A new strain of norovirus called GII.4 Sydney is currently spreading rapidly across the United States. First identified in Australia in March, the highly contagious intestinal strain is infecting people worldwide and has recently become the leading cause of all new U.S. viral outbreaks.
What is norovirus?
Often confused with the ‘stomach flu,’ norovirus is a common form of viral gastroenteritis that according to the Centers for Disease Control and Prevention (CDC) affects more than 21 million people in the United States each year. Originating in the stomach and intestinal tract, the disease causes inflammation of the tissues leading to acute episodes of nausea, vomiting and diarrhea. Symptoms are usually accompanied by abdominal pain and in some instances norovirus can also cause muscle aches, lethargy, headache and even low-grade fever.
Infection comes on suddenly, with people developing symptoms within 24 to 48 hours of exposure. People infected with norovirus are contagious as soon as they become sick and remain contagious up to three days after they recover. The virus may last a few days, although for the very young, the elderly, or people with compromised immune systems, the disease can lead to more severe problems that can require medical attention.
According to the CDC,
‘Norovirus is estimated to cause over 70,000 hospitalizations and 800 deaths each year in the United States.’
Unlike influenza, with which it is often confused, norovirus infection does not provide immunity. Other than supportive care there are currently no treatments available, although some promising results have come from human clinical trials conducted on a dry powder intranasal vaccine by the Montana-based research company, LigoCyte Pharmaceuticals. If a viable vaccine should be developed, the challenge would lie in figuring out how long the protection would last.
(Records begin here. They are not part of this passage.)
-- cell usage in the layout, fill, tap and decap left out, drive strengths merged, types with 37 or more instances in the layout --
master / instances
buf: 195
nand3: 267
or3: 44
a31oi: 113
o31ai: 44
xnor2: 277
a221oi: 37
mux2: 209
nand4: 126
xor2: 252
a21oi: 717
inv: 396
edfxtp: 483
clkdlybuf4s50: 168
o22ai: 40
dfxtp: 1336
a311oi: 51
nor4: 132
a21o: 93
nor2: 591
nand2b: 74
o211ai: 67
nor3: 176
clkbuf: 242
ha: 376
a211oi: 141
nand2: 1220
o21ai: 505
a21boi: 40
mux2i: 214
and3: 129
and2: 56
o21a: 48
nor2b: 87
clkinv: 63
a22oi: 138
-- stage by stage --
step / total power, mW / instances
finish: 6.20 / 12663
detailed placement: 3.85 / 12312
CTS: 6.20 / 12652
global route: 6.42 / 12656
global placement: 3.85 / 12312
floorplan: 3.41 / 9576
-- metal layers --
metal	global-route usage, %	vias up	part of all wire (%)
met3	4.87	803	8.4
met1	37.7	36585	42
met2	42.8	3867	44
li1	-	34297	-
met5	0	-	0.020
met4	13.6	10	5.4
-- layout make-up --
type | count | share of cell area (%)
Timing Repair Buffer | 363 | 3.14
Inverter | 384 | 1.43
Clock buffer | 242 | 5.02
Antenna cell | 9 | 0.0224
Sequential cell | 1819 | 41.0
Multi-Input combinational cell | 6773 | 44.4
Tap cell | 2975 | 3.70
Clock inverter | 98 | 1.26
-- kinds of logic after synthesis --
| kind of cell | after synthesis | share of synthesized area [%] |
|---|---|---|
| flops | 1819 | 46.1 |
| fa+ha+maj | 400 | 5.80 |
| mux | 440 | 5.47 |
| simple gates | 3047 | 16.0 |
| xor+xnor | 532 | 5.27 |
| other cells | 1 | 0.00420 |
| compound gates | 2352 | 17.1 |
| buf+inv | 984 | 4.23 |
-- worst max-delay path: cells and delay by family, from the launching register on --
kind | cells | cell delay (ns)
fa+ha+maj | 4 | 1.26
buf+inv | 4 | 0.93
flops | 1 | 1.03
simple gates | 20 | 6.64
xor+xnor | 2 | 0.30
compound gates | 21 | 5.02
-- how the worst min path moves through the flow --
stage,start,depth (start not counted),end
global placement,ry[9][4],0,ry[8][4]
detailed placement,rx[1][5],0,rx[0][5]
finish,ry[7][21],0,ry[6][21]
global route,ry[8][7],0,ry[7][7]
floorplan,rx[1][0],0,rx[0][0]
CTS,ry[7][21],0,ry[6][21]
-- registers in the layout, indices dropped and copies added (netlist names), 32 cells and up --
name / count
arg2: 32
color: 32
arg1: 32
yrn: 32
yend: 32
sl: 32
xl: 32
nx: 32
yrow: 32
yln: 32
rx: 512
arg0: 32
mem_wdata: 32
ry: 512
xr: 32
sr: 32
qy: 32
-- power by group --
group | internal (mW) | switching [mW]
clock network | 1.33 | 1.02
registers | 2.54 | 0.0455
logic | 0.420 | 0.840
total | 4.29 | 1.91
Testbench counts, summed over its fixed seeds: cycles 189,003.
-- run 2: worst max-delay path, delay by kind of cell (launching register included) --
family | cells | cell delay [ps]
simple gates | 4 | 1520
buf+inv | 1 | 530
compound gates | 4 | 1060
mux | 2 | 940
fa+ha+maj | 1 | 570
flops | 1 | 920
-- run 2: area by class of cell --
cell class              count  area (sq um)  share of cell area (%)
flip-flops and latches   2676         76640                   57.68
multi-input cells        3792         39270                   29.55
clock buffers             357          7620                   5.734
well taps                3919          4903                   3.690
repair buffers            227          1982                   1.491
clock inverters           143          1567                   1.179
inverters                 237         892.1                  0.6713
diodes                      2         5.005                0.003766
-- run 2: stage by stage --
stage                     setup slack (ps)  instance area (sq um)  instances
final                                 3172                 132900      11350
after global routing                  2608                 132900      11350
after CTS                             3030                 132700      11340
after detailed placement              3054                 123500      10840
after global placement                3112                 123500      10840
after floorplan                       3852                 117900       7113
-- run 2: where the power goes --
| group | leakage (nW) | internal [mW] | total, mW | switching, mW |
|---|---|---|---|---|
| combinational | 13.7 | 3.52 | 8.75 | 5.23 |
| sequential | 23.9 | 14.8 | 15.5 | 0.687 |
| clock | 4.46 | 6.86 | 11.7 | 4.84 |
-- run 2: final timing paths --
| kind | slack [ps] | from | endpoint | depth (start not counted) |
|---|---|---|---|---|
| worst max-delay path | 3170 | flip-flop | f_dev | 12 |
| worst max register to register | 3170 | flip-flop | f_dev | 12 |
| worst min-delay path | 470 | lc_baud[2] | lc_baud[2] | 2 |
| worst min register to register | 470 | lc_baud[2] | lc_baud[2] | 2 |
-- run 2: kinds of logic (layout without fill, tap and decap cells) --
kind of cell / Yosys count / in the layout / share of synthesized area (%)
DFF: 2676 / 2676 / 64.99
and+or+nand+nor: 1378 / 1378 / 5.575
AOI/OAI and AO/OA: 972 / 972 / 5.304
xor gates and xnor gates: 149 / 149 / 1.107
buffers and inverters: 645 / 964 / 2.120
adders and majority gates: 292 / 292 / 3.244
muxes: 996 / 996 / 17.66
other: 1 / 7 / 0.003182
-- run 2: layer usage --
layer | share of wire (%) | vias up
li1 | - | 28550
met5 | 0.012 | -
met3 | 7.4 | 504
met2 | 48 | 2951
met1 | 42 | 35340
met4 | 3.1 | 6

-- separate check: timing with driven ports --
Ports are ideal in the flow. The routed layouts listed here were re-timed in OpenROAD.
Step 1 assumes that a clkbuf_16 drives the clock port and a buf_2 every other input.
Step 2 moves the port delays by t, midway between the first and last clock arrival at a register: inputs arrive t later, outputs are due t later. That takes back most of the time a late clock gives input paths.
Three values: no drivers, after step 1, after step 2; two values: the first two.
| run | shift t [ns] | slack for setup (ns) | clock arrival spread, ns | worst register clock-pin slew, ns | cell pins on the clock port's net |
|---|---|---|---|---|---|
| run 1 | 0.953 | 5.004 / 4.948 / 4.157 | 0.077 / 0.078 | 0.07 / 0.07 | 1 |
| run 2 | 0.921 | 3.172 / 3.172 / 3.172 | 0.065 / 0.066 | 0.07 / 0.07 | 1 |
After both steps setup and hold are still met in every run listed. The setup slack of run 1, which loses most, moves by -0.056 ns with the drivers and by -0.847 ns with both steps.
How does norvirus differ from the flu?
Often referred to as the ‘stomach flu,’ norovirus is not the same as influenza, although symptoms can overlap. The primary difference between the two is influenza is a virus of the respiratory tract while norovirus originates in the stomach and intestines. Common symptoms of the flu may include ‘stomach flu’-like ailments; nausea, vomiting and diarrhea, but these are secondary to the illness and not the primary source of infection.
How do you get norovirus?
The most common way to contract norovirus is through person-to-person contact, which according to the CDC currently accounts for over half of all norovirus infections. Areas of concentrated populations such as cruise ships and long-term care facilities are most widely affected as their closed and crowded environments provide fertile ground for the virus to spread rapidly.
Another way to contract norovirus is through contaminated food or water. However, while norovirus is a major cause of ‘food poisoning,’ there are many other germs and chemicals that can bring about the ailment. Foods most commonly associated with norovirus outbreaks include shellfish, leafy greens and fresh fruit. The CDC estimates that food-borne outbreaks currently account for 20 % of reported norovirus cases.
A smaller source of infection can be attributed to contaminated surfaces, which when touched by the hands can transmit the virus to the body. While not all chemicals are effective in eradicating the norovirus from hard surfaces, the virus can be effectively killed by chlorine-based disinfectants.
What can you do?
Norovirus, while highly unpleasant, is not usually serious and quickly runs its course in one to two days.
If you contract norovirus, make sure to keep hydrated. Vomiting and diarrhea deplete the body of essential fluids which can lead to further complications. Drink plenty of liquids and consider oral rehydration therapy if the dehydration is severe.
To combat the potential for person-to-person contact, wash hands often and do not eat food prepared by anyone who has the virus. Clean and disinfect surfaces to prevent foodborne illness. Lastly, do not prepare food while infected.